For some patients undergoing intestinal or multi-organ transplantation, closing the abdominal wall poses a difficult surgical challenge. Total abdominal wall transplantation provides an alternative for abdominal closure in these complex cases, according to a state-of-the-art approach presented in the June issue of Plastic and Reconstructive Surgery, the official medical journal of the American Society of Plastic Surgeons (ASPS).
ASPS Member Surgeon David Light, MD, and colleagues of the Cleveland Clinic identify the anatomy and describe a dissection technique for total abdominal wall transplantation. They believe their approach provides a new option for organ transplant recipients with severe abdominal wall defects, when conventional reconstructive techniques aren’t sufficient to close the abdomen.

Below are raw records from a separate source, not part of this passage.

Design CLOCK_TOP, start of the top module:
module CLOCK_TOP( 
	   SEG0, SEG1, SEG2, SEG3, SEG4, SEG5, SEG6, SEG7, LED, BUZ_OUT,
	   CLK50M, KEY1, KEY2, KEY3, SW0, SW1, SW2, SW3, SW4, SW5, KNOCK,
	   SENSOR, ROT_A, ROT_B
	   );
export LEC_CHECK = 0
export ABC_AREA = 0
export CAP_MARGIN = 30
export CORE_MARGIN = 3
export CORE_UTILIZATION = 71
export CTS_CLUSTER_SIZE = 14
export MAX_ROUTING_LAYER = met4
export MIN_ROUTING_LAYER = met1
export PLACE_DENSITY_LB_ADDON = 0.06
export SETUP_SLACK_MARGIN = 1.31
export SLEW_MARGIN = 20
export TNS_END_PERCENT = 65
create_clock -name core_clock -period 4.62 [get_ports {CLK50M}]
run.sh (not shown) runs the stock make flow with config.mk's settings and CLKGATE_MAP_FILE=.
Next try:
==> flow/config.mk (replaced) <==
export PLATFORM = sky130hd
export DESIGN_NAME = CLOCK_TOP
export DESIGN_NICKNAME = CLOCK_TOP
export VERILOG_FILES = /design/flow/design.v
export SDC_FILE = /design/flow/constraint.sdc
export NUM_CORES = 4
export LEC_CHECK = 0
export ABC_AREA = 1
export CAP_MARGIN = 20
export CORE_MARGIN = 2
export CORE_UTILIZATION = 71
export PLACE_DENSITY_LB_ADDON = 0.02
export SETUP_SLACK_MARGIN = 1.15
export SLEW_MARGIN = 20
Worst setup slack degrades by 0.25 ns.
Final area climbs by 8.3%.
Synthesized area climbs by 8.3%.
Global-route usage drops by 0.67 points.
Next try:
--- a/flow/config.mk
+++ b/flow/config.mk
@@ -7,8 +7,11 @@
 export LEC_CHECK = 0
 export ABC_AREA = 1
-export CAP_MARGIN = 20
+export CAP_MARGIN = 40
 export CORE_MARGIN = 2
-export CORE_UTILIZATION = 71
+export CORE_UTILIZATION = 72
+export CTS_CLUSTER_DIAMETER = 43
+export CTS_CLUSTER_SIZE = 14
+export GPL_ROUTABILITY_DRIVEN = 0
 export PLACE_DENSITY_LB_ADDON = 0.02
 export SETUP_SLACK_MARGIN = 1.15
-export SLEW_MARGIN = 20
+export SLEW_MARGIN = 5
Effect: Hold slack improved by 0.12 ns; register-to-register slack degrades by 0.14 ns; wire length came out higher by 10%; synthesized cell count is unchanged; worst setup slack is worse by 0.024 ns; cell area rises by about 2.1%; clock skew goes up by 0.0044 ns; combinational power came out higher by about 1%.
Next try:
==> flow/config.mk (replaced) <==
export PLATFORM = sky130hd
export DESIGN_NAME = CLOCK_TOP
export DESIGN_NICKNAME = CLOCK_TOP
export VERILOG_FILES = /design/flow/design.v
export SDC_FILE = /design/flow/constraint.sdc
export NUM_CORES = 4
export LEC_CHECK = 0
export ABC_AREA = 0
export CAP_MARGIN = 20
export CORE_MARGIN = 2
export CORE_UTILIZATION = 72
export CTS_CLUSTER_DIAMETER = 195
export CTS_CLUSTER_SIZE = 14
export PLACE_DENSITY_LB_ADDON = 0.16
export SETUP_SLACK_MARGIN = 1.31
export SLEW_MARGIN = 20
export TNS_END_PERCENT = 5
Effect: The changed run produced a clean layout. Clock power decreases by 27%. Non-clock buffer count decreases by 51. Final cell count decreases by 26%. Setup slack is better by 0.20 ns. Design area decreases by about 13%. Routed wire length decreases by 21%. Die size decreases by about 7.5%. Maximum frequency increases by about 5.6%. Global-route usage decreases by 1.5 points. Flip-flop count does not change. Clock skew stays flat.

* * *

== run A ==
CLOCK_TOP again, from the RTL that the note above started with.
clock: 4.62 ns
lec_check: 0
abc_area: 0
cap_margin: 40
core_margin: 2
core_utilization: 72
cts_cluster_size: 14
max_routing_layer: met4
min_routing_layer: met1
place_density_lb_addon: 0.16
setup_slack_margin: 1.31
slew_margin: 20
tns_end_percent: 65
The inputs of run B differ from those of run A as listed below.
==> flow/config.mk <==
export PLATFORM = sky130hd
export DESIGN_NAME = CLOCK_TOP
export DESIGN_NICKNAME = CLOCK_TOP
export VERILOG_FILES = /design/flow/design.v
export SDC_FILE = /design/flow/constraint.sdc
export NUM_CORES = 4
export LEC_CHECK = 0
export ABC_AREA = 1
export CAP_MARGIN = 0
export CORE_MARGIN = 2
export CORE_UTILIZATION = 72
export CTS_CLUSTER_DIAMETER = 317
export CTS_CLUSTER_SIZE = 14
export GPL_ROUTABILITY_DRIVEN = 0
export PLACE_DENSITY_LB_ADDON = 0.02
export SETUP_SLACK_MARGIN = 1.15
export SLEW_MARGIN = 20
--- outcome ---
- clock as the highest-power group was reported by run A, and sequential cells by run B.
- In the flow results for run A and run B, the worst hold slack is larger on run B.
- Sort run A and run B by final-layout non-clock buffer area share, descending, and run A comes first.
- Going from run A to run B, number of clock buffers inserted by TritonCTS shrank by more than 10%.
- For run A, the largest family of logic cells by area was AND-OR/OR-AND gates, unlike run B, where it was simple AND/OR/NAND/NOR gates.
- Summary of run B over run A: total of plain and repair buffers excluding clock buffers -7.7%, global-route wire length before repair +3.9 mm, static power due to leakage +2.1 nW.
- Looking at sequential cell area fraction in the yosys report across run A and run B, the one that comes out higher is run A.
- Relative to run A, the final cell area reported for run B is higher.
- Taking run A over run B, the area after synthesis ratio works out to 0.924.
### run B -> run C
==> flow/config.mk <==
export PLATFORM = sky130hd
export DESIGN_NAME = CLOCK_TOP
export DESIGN_NICKNAME = CLOCK_TOP
export VERILOG_FILES = /design/flow/design.v
export SDC_FILE = /design/flow/constraint.sdc
export NUM_CORES = 4
export LEC_CHECK = 0
export ABC_AREA = 0
export CAP_MARGIN = 20
export CORE_MARGIN = 2
export CORE_UTILIZATION = 72
export CTS_CLUSTER_SIZE = 14
export PLACE_DENSITY_LB_ADDON = 0.16
export SETUP_SLACK_MARGIN = 1.31
export SLEW_MARGIN = 20
==> results <==
For the met2 demand-to-capacity share in global routing, run C came in 0.31 points lower than run B did.
Run C ended up with a lower cell count listed in synth_stat.txt than run B did.
Of run C and run B, the run reporting the higher final cell count was run B.
The run showing the greater H-tree level count is run C.
Sort run C and run B by global-route wire length before repair asc -> top: run C
The synthesized area per cell number comes out higher for run C vs run B.
For the area share of and/or/nand/nor cells after synthesis, run C came in 12 points lower than run B did.
Run C has area overhead of the layout relative to synthesis above what run B had.
Diff run C and run B: global-route usage lower in run B
--- input diff run C..run D ---
==> flow/config.mk <==
export PLATFORM = sky130hd
export DESIGN_NAME = CLOCK_TOP
export DESIGN_NICKNAME = CLOCK_TOP
export VERILOG_FILES = /design/flow/design.v
export SDC_FILE = /design/flow/constraint.sdc
export NUM_CORES = 4
export LEC_CHECK = 0
export ABC_AREA = 1
export CAP_MARGIN = 0
export CORE_MARGIN = 2
export CORE_UTILIZATION = 72
export CTS_CLUSTER_DIAMETER = 317
export CTS_CLUSTER_SIZE = 14
export GPL_ROUTABILITY_DRIVEN = 0
export PLACE_DENSITY_LB_ADDON = 0.02
export SETUP_SLACK_MARGIN = 1.31
export SLEW_MARGIN = 20
==> results <==
Per the comparison of run D with run C, global-route usage shows an increase of 0.71 points; switching power share of the total shows a reduction of 0.41 points; total combinational power shows a reduction of about 3%. [compare] base=run C new=run D: power saw a decrease, setup slack after layout lower, CTS buffer count moved down, sum of routed wire length over all layers rose by 8.8 mm. Compared with run C, run D shows multi-input logic area higher by 10%. Min clock network fraction of design power across run D and run C: run D.

* * *

## build 23
Starting RTL as in the previous note.
Settings: LEC_CHECK=0, CAP_MARGIN=20, CELL_PAD_IN_SITES_DETAIL_PLACEMENT=1, CORE_ASPECT_RATIO=1.02, CORE_MARGIN=9, CORE_UTILIZATION=34, CTS_CLUSTER_SIZE=62, GPL_ROUTABILITY_DRIVEN=0, PLACE_DENSITY=0.82, SETUP_SLACK_MARGIN=0.53, SLEW_MARGIN=20, TNS_END_PERCENT=50; clock period 11.7 ns.
Edits applied to the flow inputs when going from build 23 to build 79:
- a deleted PLACE_DENSITY that had been 0.82
- a deleted TNS_END_PERCENT that had been 50
- a change of CORE_UTILIZATION from 34 to 61
- a change of CORE_MARGIN from 9 to 2
- a deleted SETUP_SLACK_MARGIN that had been 0.53
- a deleted CORE_ASPECT_RATIO that had been 1.02
- a deleted GPL_ROUTABILITY_DRIVEN that had been 0
- a deleted CTS_CLUSTER_SIZE that had been 62
- a deleted CELL_PAD_IN_SITES_DETAIL_PLACEMENT that had been 1
- a change of the clock period (ns, I/O delays scaled along) from 11.7 to 8.72
## What came out
Number of non-clock buffers in the layout was lower in the run labelled build 23. Compared with build 23, in build 79 area fraction in compound gates after synthesis held steady, clock skew shrank by 0.026 ns. Build 79 ends up with a post-route worst setup slack that is 1.73 ns lower than in build 23. Relative to build 23, the cell area after layout of build 79 is lower by 460 um^2. The lower part of the power in the clock network of build 23 and build 79 is in build 79.
[inputs] build 74 vs build 79
- CORE_UTILIZATION now 9, was 61
- the clock period (ns, I/O delays scaled along) now 30.1, was 8.72
[summary]
- Build 74 against build 79: proportion of cell area occupied by multi-input gates now sits lower, critical path's largest stage delay increased 0.07 ns, pre-CTS setup slack up 16.65 ns.
#### Input delta (build 70 over build 74)
- changing CORE_UTILIZATION from 9 to 72
- setting ABC_AREA to 1 for the first time
- setting CTS_CLUSTER_SIZE to 100 for the first time
- changing the clock period (ns, I/O delays scaled along) from 30.1 to 4.62
## What came out
- Build 70: average vias per placed instance is about 80% higher than what build 74 reported.
- Delta (build 70 minus build 74): routed length on met3 picked up an extra 64%; well-tap cell count lost 2437; critical path depth picked up an extra 4.
- Wire: build 70 routes less than build 74
- Against build 74, via count in build 70 came out worse.

* * *

== job 757 ==
Starting RTL as in the previous note.
## CLOCK_TOP
module CLOCK_TOP( 
	   SEG0, SEG1, SEG2, SEG3, SEG4, SEG5, SEG6, SEG7, LED, BUZ_OUT,
	   CLK50M, KEY1, KEY2, KEY3, SW0, SW1, SW2, SW3, SW4, SW5, KNOCK,
	   SENSOR, ROT_A, ROT_B
	   );
export LEC_CHECK = 0
export CAP_MARGIN = 20
export CORE_MARGIN = 2
export CORE_UTILIZATION = 40
export MIN_ROUTING_LAYER = met2
export PLACE_DENSITY = 0.53
export SLEW_MARGIN = 20
create_clock -name core_clock -period 20.0 [get_ports {CLK50M}]
Final checks on job 757, whose flow otherwise completed, came back failing, citing design-rule violations.
What job 5864 does differently from job 757 at the input level:
- MIN_ROUTING_LAYER no longer set, was met2
- PLACE_DENSITY no longer set, was 0.53
- CORE_UTILIZATION now 30, was 40
- the clock period (ns, I/O delays scaled along) now 8.31, was 20.0
- Job 5864 and job 757: one clean run, job 5864; the rest did not finish clean.
- Completing all stages was not enough for job 757: its layout failed the final checks because of design-rule violations.
- As far as cts-stage hold buffer count goes, job 5864 and job 757 are indistinguishable; the numbers are identical.
- Worst-path cell with the longest stage delay = dfrtp_4: job 5864; worst-path cell with the longest stage delay = mux2i_1: job 757
- Taking job 757 as the reference, in job 5864 synthesized instance count essentially unchanged, wire length of the first global-routing pass saw a decrease, detailed-route wire length lower.
diff inputs: job 5864 => job 8209
- changing CORE_UTILIZATION from 30 to 62
- setting ABC_AREA to 1 for the first time
- changing the clock period (ns, I/O delays scaled along) from 8.31 to 15.3
## What came out
- Going from job 5864 to job 8209, sequential share of power shrinks by 0.5 points.
- Job 8209: multi-input gate share of total cell area higher than job 5864
- Job 8209 vs. job 5864: clock transition time at the flip-flop clock pins of the worst setup and hold paths comparable, cell depth of the worst flop-to-flop path now larger, final worst-path cycle share now smaller, cell-internal power now smaller, clock network power now smaller.
- Job 8209 gives more global-route usage than job 5864 did.
- Job 8209 finished every step from synthesis to the final layout, and the layout passed the timing, design-rule and antenna checks.

* * *

Setup of run 1:
CLOCK_TOP again, from the RTL that the note above started with.
Settings: LEC_CHECK=0, ABC_AREA=0, CAP_MARGIN=30, CORE_ASPECT_RATIO=1.86, CORE_MARGIN=9, CORE_UTILIZATION=32, CTS_CLUSTER_SIZE=93, HOLD_SLACK_MARGIN=0.07, MAX_ROUTING_LAYER=met4, MIN_ROUTING_LAYER=met1, PLACE_DENSITY=0.39, SETUP_SLACK_MARGIN=0.86, SLEW_MARGIN=20, TNS_END_PERCENT=10; clock period 12.3 ns.
The following lists how run 2 was set up differently from run 1:
Settings: removing CTS_CLUSTER_SIZE (formerly 93); changing CORE_UTILIZATION from 32 to 61; changing CORE_MARGIN from 9 to 2; removing MIN_ROUTING_LAYER (formerly met1); removing SETUP_SLACK_MARGIN (formerly 0.86); changing CAP_MARGIN from 30 to 20; removing HOLD_SLACK_MARGIN (formerly 0.07); removing MAX_ROUTING_LAYER (formerly met4); removing ABC_AREA (formerly 0); removing PLACE_DENSITY (formerly 0.39); removing TNS_END_PERCENT (formerly 10); removing CORE_ASPECT_RATIO (formerly 1.86); changing the clock period (ns, I/O delays scaled along) from 12.3 to 8.5.
Notes after the runs:
The met3 wire length in run 2 sits 24% above the value recorded for run 1.
Comparing run 2 and run 1, routed wire length is lower on run 2.
Going from run 1 to run 2, core utilization increased 33 points, number of cells on the critical path decreased 1.
#### Input delta (run 3 over run 2)
Settings: TNS_END_PERCENT: unset -> 5; CORE_UTILIZATION: 61 -> 65; SETUP_SLACK_MARGIN: unset -> 3.28; the clock period (ns, I/O delays scaled along): 8.5 -> 16.2.
Findings:
- Between run 3 and run 2, register fraction of the total cell area is lower for run 2, run 3 comes in above that.
- Logic share of the area ends up lower on run 2.
- The sum of routed wire length over all layers on run 2 is in line with that on run 3.
- NOTE: core utilization in run 3 exceeds that of run 2
- Looking only at synthesis-to-layout area growth, and setting everything else aside, the higher value of run 3 and run 2 goes to run 2.
Changes in run 4 relative to run 3:
Settings: CORE_UTILIZATION now 40, was 65; SETUP_SLACK_MARGIN no longer set, was 3.28; TNS_END_PERCENT no longer set, was 5; the clock period (ns, I/O delays scaled along) now 8.31, was 16.2.
The number of filler cells placed in the layout in run 4 was higher than what run 3 gave.
Diff run 3..run 4 | area of combinational cells with multiple inputs | unchanged
Delta (run 4 minus run 3): routed wire length has increased; last weighted congestion value of the routability-driven placer down about 9%; post-placement worst setup slack went down.
Power dissipated by switching net loads (run 4 over run 3): increase, about 100%
Run 4 ends up with higher part of the cycle the worst path needs than run 3 does.
Run 4 vs run 3: via count down
The inputs of run 5 differ from those of run 4 as listed below.
Settings: CORE_UTILIZATION: 40 -> 61; SETUP_SLACK_MARGIN: unset -> 3.28; the clock period (ns, I/O delays scaled along): 8.31 -> 13.4.
==> comparison <==
Both conditions hold for run 5: the flow ran to the end and the final layout passed the timing, design-rule and antenna checks. Relative to run 4, layout overhead on the synthesized area decreased by 1.1 points in run 5. The cell area in run 5 was lower than what run 4 gave. Lower clock-buffer cell count goes to run 5 over run 4. Compared with run 4, in run 5 total power has decreased; global-route usage has increased; length of routed met3 wiring has remained practically unchanged; sequential fraction of total cell area has increased; overall die width has decreased. Run 4 → run 5: share of flip-flops with an asynchronous set or reset after synthesis stayed essentially flat; sequential power decreased by 38% relative to the old numbers.

* * *

Starting RTL as in the previous note.
clock: 4.62 ns
lec_check: 0
abc_area: 1
cap_margin: 20
core_margin: 2
core_utilization: 72
cts_cluster_size: 14
gpl_routability_driven: 0
place_density_lb_addon: 0.02
setup_slack_margin: 1.15
slew_margin: 20
The first run finished with timing, DRC and antenna clean.
Change:
--- a/flow/config.mk
+++ b/flow/config.mk
@@ -7,3 +7,3 @@
 export LEC_CHECK = 0
-export ABC_AREA = 1
+export ABC_AREA = 0
 export CAP_MARGIN = 20
@@ -11,6 +11,6 @@
 export CORE_UTILIZATION = 72
+export CTS_CLUSTER_DIAMETER = 27
 export CTS_CLUSTER_SIZE = 14
-export GPL_ROUTABILITY_DRIVEN = 0
-export PLACE_DENSITY_LB_ADDON = 0.02
-export SETUP_SLACK_MARGIN = 1.15
+export PLACE_DENSITY_LB_ADDON = 0.16
+export SETUP_SLACK_MARGIN = 1.31
 export SLEW_MARGIN = 20
What happened:
- critical path depth is lower by 3
- routed wire length rose by well over a third
- global-route usage came out higher by 9.9 points
Change:
--- a/flow/config.mk
+++ b/flow/config.mk
@@ -7,9 +7,10 @@
 export LEC_CHECK = 0
-export ABC_AREA = 0
 export CAP_MARGIN = 20
+export CORE_ASPECT_RATIO = 0.89
 export CORE_MARGIN = 2
 export CORE_UTILIZATION = 72
-export CTS_CLUSTER_DIAMETER = 27
-export CTS_CLUSTER_SIZE = 14
-export PLACE_DENSITY_LB_ADDON = 0.16
+export CTS_CLUSTER_DIAMETER = 28
+export CTS_CLUSTER_SIZE = 15
+export HOLD_SLACK_MARGIN = -0.09
+export PLACE_DENSITY_LB_ADDON = 0.27
 export SETUP_SLACK_MARGIN = 1.31
What happened:
- The changed run stopped in global routing (5_1_grt) (ODB-0269)
- synthesized cell count does not change
- die size stays flat
- synthesized area is unchanged
Change:
==> flow/config.mk (replaced) <==
export PLATFORM = sky130hd
export DESIGN_NAME = CLOCK_TOP
export DESIGN_NICKNAME = CLOCK_TOP
export VERILOG_FILES = /design/flow/design.v
export SDC_FILE = /design/flow/constraint.sdc
export NUM_CORES = 4
export LEC_CHECK = 0
export ABC_AREA = 0
export CAP_MARGIN = 0
export CORE_MARGIN = 2
export CORE_UTILIZATION = 72
export CTS_CLUSTER_SIZE = 14
export MAX_ROUTING_LAYER = met4
export MIN_ROUTING_LAYER = met1
export PLACE_DENSITY_LB_ADDON = 0.06
export SETUP_SLACK_MARGIN = 1.31
export SLEW_MARGIN = 20
export TNS_END_PERCENT = 65
What happened: This time the run completed without violations. Synthesized area does not change. Synthesized cell count does not change. Die area is about the same.
Change:
==> flow/config.mk (replaced) <==
export PLATFORM = sky130hd
export DESIGN_NAME = CLOCK_TOP
export DESIGN_NICKNAME = CLOCK_TOP
export VERILOG_FILES = /design/flow/design.v
export SDC_FILE = /design/flow/constraint.sdc
export NUM_CORES = 4
export LEC_CHECK = 0
export CAP_MARGIN = 20
export CORE_MARGIN = 2
export CORE_UTILIZATION = 72
export CTS_CLUSTER_DIAMETER = 28
export PLACE_DENSITY_LB_ADDON = 0.27
export SETUP_SLACK_MARGIN = 0.67
export SLEW_MARGIN = 20
Clock-buffer cell count goes up by 37.
Worst hold slack is better by 0.014 ns.
Sequential power hardly moves.
Non-clock buffer count came out lower by 32.
Synthesized cell count is unchanged.
Register-to-register slack degrades by 0.57 ns.
Via count rose by 9.9%.
Power and IR drop assume default switching activity.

Experts Outline Approach to Abdominal Wall Transplantation
In some patients undergoing intestinal and/or multiple organ transplants, gaps or defects of the abdominal wall make it difficult to close the abdomen using the patient’s own tissues. Several factors contribute to these problems—particularly the fact that these patients typically have a long history of serious health issues with many previous surgeries.
One study found that traditional abdominal wall closure was not possible in 20 percent of intestinal transplant patients. Partial abdominal wall transplant techniques have been reported, but these do not provide sufficient coverage for the largest abdominal wall defects.
In a series of cadaver dissections, the researchers demonstrate the anatomy of the abdominal wall, with special attention to the four major arteries providing its blood supply. Their paper includes imaging studies illustrating each artery’s contribution to blood flow in the abdominal wall.
The researchers also outline a system classifying the various types of abdominal wall defects and the appropriate options for achieving closure. Conventional reconstructive techniques are suitable for patients with less-extensive defects, Dr. Light and colleagues believe that total abdominal wall transplantation is most appropriate for cases in which the defect comprises at least half of the abdominal wall.